_INFORMATION_:
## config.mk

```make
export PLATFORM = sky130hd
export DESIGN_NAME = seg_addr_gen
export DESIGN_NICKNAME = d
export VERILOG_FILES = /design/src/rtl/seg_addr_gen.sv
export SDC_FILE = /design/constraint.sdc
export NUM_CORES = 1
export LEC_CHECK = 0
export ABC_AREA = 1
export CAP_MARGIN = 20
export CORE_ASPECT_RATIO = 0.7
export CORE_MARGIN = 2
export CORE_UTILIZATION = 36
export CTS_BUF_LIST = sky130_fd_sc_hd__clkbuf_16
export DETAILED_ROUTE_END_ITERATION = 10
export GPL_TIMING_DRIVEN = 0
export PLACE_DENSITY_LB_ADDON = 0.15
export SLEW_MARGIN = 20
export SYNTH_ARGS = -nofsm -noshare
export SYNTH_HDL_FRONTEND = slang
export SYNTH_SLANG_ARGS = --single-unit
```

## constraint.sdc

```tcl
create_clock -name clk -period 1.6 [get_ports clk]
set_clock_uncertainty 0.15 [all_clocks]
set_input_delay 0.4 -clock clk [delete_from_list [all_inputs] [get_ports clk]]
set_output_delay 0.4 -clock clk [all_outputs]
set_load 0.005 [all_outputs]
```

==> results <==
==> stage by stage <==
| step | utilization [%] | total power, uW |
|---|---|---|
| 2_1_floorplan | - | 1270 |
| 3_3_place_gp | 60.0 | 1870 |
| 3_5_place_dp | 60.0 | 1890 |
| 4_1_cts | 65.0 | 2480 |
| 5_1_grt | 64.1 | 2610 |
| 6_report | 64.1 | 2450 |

==

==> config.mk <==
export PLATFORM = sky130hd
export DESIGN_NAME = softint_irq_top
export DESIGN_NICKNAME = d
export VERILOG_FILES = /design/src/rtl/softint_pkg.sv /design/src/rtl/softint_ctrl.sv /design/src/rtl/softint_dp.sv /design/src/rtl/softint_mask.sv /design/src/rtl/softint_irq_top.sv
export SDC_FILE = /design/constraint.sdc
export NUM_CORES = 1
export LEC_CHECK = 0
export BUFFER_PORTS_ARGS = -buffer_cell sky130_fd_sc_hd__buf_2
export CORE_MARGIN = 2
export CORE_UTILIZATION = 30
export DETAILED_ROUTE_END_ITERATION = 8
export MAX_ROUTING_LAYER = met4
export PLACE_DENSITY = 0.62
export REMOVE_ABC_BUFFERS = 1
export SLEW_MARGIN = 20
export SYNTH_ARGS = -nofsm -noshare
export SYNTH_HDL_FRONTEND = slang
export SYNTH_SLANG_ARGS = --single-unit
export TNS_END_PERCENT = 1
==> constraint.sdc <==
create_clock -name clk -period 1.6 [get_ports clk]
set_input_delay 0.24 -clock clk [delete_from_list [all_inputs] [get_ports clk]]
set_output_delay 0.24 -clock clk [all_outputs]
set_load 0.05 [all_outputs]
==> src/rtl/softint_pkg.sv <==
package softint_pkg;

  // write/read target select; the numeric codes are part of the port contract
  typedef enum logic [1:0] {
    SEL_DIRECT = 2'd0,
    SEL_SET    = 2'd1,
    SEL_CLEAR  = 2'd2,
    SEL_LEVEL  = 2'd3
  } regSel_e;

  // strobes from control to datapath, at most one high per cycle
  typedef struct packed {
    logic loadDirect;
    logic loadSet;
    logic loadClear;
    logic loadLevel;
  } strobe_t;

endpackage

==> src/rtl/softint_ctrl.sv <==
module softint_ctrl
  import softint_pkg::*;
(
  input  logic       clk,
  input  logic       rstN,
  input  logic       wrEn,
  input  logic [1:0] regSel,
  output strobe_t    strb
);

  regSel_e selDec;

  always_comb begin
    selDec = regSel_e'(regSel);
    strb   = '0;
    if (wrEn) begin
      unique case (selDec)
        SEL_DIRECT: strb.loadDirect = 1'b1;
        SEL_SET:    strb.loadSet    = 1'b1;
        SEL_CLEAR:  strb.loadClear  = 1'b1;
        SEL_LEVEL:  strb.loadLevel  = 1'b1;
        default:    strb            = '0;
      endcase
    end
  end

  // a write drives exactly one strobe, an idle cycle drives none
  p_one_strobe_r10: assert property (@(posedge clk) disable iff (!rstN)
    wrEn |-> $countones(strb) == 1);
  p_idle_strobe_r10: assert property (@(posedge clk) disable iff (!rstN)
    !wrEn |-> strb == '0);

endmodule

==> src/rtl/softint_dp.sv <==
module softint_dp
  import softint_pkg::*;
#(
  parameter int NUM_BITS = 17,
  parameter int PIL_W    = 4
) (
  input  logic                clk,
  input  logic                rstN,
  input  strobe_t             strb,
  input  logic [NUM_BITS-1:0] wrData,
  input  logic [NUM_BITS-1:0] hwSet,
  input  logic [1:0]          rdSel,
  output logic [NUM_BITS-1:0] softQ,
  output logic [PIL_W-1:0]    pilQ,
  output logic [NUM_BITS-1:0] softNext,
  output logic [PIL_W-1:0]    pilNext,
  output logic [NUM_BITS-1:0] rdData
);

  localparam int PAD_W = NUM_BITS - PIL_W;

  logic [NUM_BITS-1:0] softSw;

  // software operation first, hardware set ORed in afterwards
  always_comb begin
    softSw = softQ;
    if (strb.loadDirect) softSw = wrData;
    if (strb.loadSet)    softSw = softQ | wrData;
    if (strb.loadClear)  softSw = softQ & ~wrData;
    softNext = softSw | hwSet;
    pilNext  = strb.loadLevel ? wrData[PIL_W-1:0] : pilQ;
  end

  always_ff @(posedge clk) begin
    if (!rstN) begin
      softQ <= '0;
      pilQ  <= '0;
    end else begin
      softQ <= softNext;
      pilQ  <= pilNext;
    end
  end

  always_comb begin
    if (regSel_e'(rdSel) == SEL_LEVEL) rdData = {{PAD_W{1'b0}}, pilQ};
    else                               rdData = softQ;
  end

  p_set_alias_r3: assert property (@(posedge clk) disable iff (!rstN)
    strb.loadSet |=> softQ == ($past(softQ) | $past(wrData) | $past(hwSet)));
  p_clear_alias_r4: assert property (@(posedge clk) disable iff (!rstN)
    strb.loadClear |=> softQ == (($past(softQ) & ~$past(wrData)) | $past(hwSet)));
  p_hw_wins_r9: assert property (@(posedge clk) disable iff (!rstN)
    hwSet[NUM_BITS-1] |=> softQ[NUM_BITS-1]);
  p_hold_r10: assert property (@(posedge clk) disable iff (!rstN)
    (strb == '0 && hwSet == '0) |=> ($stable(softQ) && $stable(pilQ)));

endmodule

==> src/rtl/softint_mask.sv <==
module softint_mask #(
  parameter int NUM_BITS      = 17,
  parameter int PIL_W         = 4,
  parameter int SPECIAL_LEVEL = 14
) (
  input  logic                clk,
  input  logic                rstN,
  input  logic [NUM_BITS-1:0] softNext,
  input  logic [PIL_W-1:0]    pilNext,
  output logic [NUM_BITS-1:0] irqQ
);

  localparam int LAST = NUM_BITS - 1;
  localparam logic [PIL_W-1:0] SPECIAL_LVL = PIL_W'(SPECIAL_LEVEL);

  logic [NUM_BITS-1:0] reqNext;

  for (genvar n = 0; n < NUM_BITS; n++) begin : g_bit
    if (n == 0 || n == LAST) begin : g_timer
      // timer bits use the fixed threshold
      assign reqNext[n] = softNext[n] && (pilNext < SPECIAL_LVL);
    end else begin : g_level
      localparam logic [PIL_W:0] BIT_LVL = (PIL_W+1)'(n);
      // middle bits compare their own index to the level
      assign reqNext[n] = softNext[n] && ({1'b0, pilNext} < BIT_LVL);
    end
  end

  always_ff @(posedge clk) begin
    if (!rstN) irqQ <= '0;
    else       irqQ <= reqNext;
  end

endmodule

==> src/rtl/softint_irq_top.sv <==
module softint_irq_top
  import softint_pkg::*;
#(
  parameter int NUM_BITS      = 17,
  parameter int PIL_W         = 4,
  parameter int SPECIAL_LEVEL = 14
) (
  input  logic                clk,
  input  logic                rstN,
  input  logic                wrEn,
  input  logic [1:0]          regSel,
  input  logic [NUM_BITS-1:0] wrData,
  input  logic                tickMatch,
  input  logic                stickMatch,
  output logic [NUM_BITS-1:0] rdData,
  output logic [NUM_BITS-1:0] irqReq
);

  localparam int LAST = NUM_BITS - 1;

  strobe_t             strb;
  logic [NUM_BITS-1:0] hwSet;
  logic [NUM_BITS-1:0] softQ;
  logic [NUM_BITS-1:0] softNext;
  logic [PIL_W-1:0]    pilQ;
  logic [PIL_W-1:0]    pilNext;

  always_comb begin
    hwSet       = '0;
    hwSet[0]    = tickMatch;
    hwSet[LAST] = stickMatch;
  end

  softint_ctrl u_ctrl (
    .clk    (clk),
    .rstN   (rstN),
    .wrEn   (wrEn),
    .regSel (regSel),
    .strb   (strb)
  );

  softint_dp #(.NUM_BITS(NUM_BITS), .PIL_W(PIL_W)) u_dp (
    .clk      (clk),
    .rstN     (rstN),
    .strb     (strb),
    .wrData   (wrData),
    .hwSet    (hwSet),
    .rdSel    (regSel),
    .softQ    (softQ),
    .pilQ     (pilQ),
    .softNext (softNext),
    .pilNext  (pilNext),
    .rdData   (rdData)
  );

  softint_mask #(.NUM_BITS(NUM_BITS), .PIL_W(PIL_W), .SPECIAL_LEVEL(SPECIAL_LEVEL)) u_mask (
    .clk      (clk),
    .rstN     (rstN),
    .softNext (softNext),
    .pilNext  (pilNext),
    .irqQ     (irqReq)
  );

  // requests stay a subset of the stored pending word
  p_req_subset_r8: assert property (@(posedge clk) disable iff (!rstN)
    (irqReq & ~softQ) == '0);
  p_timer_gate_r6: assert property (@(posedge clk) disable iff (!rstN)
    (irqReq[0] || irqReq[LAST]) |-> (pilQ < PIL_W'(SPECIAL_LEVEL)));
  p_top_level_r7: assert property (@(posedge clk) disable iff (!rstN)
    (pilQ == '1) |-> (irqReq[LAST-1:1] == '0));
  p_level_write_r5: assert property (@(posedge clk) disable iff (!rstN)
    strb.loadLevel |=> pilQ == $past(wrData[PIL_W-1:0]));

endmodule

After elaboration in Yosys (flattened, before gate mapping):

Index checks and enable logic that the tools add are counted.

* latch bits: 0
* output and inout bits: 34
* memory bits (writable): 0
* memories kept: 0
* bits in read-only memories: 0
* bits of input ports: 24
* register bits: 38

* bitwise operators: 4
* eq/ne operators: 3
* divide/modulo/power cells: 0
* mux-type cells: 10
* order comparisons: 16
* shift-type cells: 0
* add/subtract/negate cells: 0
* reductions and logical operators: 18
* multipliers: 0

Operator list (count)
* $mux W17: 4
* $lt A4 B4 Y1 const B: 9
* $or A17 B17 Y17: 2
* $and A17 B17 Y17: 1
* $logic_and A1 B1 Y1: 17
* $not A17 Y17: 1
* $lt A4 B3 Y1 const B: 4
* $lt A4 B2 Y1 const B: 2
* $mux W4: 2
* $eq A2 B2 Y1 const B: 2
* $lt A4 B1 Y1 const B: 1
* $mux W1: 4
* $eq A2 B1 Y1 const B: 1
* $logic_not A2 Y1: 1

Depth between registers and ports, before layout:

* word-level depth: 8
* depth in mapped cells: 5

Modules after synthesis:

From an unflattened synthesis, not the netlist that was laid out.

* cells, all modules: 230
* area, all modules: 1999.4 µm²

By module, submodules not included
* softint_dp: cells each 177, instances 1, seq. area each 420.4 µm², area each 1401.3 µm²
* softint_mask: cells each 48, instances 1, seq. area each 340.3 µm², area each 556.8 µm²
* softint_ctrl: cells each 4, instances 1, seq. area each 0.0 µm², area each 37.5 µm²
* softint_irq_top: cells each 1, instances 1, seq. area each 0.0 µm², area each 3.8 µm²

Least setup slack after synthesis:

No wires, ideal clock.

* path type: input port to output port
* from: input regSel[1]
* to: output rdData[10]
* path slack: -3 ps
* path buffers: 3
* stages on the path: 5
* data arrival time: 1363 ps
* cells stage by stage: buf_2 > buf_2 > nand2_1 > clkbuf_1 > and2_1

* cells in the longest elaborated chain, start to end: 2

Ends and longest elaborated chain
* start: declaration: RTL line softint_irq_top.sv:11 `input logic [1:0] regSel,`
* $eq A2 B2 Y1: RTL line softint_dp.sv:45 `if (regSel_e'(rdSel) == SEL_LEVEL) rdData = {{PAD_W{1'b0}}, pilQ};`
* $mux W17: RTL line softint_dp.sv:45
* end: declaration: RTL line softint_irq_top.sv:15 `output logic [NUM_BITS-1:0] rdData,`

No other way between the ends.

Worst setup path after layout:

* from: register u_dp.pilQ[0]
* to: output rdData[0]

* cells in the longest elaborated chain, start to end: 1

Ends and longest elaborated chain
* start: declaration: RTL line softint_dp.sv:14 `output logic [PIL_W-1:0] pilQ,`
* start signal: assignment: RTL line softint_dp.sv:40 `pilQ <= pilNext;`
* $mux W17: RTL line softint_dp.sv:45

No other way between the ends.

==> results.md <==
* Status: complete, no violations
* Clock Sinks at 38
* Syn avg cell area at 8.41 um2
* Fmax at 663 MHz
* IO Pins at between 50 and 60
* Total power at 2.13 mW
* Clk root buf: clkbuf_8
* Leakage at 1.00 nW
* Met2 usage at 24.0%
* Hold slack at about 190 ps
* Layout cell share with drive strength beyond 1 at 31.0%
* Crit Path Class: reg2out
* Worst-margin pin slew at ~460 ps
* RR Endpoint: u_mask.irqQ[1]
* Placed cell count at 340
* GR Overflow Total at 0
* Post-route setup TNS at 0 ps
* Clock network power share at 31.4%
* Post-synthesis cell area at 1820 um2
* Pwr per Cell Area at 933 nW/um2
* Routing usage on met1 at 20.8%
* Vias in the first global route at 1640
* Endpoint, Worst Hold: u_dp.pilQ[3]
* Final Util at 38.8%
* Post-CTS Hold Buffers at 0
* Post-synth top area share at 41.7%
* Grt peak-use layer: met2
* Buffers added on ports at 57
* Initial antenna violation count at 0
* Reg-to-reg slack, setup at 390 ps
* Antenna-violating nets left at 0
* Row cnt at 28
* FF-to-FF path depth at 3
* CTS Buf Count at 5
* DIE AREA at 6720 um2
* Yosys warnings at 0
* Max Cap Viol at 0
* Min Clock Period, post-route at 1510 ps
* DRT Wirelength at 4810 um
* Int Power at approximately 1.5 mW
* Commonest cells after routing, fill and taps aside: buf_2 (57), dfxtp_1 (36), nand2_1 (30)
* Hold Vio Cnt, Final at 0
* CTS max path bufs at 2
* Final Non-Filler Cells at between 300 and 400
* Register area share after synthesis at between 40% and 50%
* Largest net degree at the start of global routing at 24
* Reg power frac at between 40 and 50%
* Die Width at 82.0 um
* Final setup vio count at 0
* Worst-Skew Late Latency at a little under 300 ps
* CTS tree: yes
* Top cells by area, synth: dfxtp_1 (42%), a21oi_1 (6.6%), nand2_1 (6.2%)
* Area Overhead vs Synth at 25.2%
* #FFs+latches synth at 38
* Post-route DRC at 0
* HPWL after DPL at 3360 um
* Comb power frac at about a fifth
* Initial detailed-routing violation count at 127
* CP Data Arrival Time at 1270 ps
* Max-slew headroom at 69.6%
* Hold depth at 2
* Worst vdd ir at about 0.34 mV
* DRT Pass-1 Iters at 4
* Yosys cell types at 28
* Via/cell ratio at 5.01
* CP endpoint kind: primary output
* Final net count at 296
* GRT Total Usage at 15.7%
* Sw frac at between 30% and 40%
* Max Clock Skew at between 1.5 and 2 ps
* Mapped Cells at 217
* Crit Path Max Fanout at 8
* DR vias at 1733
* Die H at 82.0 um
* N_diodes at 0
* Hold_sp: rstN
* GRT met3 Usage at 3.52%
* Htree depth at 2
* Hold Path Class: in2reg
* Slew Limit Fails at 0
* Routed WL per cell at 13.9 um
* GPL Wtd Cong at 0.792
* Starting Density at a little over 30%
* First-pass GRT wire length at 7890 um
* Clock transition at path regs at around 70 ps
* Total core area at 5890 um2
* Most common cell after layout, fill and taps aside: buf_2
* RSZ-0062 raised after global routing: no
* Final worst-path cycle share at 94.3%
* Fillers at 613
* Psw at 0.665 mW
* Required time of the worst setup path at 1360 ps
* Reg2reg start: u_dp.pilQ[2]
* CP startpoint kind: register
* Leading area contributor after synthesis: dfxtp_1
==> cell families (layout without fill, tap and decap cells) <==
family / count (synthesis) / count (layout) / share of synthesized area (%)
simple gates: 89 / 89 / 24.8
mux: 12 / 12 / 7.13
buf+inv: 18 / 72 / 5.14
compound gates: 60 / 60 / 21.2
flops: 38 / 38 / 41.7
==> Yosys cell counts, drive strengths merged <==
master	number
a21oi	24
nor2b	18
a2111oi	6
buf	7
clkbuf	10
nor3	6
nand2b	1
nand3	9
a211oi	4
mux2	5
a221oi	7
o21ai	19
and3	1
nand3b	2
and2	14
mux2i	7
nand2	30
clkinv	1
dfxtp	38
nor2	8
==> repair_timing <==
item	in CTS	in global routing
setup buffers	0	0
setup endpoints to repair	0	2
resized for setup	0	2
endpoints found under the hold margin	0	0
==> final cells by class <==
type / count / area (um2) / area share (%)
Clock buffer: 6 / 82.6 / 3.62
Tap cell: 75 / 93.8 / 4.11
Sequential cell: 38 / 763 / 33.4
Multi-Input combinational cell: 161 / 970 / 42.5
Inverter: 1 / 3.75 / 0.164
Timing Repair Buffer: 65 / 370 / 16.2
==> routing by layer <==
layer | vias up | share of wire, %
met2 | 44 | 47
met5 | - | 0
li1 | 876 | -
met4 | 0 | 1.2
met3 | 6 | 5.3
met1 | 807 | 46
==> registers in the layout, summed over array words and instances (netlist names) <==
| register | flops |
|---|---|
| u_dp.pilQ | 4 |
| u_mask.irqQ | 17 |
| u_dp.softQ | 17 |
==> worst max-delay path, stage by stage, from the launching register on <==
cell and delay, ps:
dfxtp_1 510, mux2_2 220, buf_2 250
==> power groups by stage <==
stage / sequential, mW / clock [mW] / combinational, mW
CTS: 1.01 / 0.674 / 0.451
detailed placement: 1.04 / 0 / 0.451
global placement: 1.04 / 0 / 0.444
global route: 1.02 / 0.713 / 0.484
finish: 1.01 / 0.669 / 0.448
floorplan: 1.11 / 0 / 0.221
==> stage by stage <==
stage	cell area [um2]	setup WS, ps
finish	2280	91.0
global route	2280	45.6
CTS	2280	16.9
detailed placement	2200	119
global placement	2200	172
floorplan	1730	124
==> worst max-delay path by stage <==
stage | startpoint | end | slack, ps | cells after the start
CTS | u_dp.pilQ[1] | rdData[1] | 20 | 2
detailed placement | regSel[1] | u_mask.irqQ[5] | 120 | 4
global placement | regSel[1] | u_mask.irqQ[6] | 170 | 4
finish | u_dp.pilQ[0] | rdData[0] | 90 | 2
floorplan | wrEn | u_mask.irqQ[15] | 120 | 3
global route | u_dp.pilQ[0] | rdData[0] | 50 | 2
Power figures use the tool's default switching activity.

_YOUR GOAL_:
Among the entries above, the lines between the ones containing "## constraint.sdc" and "64.1 | 2450 |", inclusive, are to be transcribed exactly. No other line is to be given.

_OUTPUT FOR THIS TASK_:
## constraint.sdc

```tcl
create_clock -name clk -period 1.6 [get_ports clk]
set_clock_uncertainty 0.15 [all_clocks]
set_input_delay 0.4 -clock clk [delete_from_list [all_inputs] [get_ports clk]]
set_output_delay 0.4 -clock clk [all_outputs]
set_load 0.005 [all_outputs]
```

==> results <==
==> stage by stage <==
| step | utilization [%] | total power, uW |
|---|---|---|
| 2_1_floorplan | - | 1270 |
| 3_3_place_gp | 60.0 | 1870 |
| 3_5_place_dp | 60.0 | 1890 |
| 4_1_cts | 65.0 | 2480 |
| 5_1_grt | 64.1 | 2610 |
| 6_report | 64.1 | 2450 |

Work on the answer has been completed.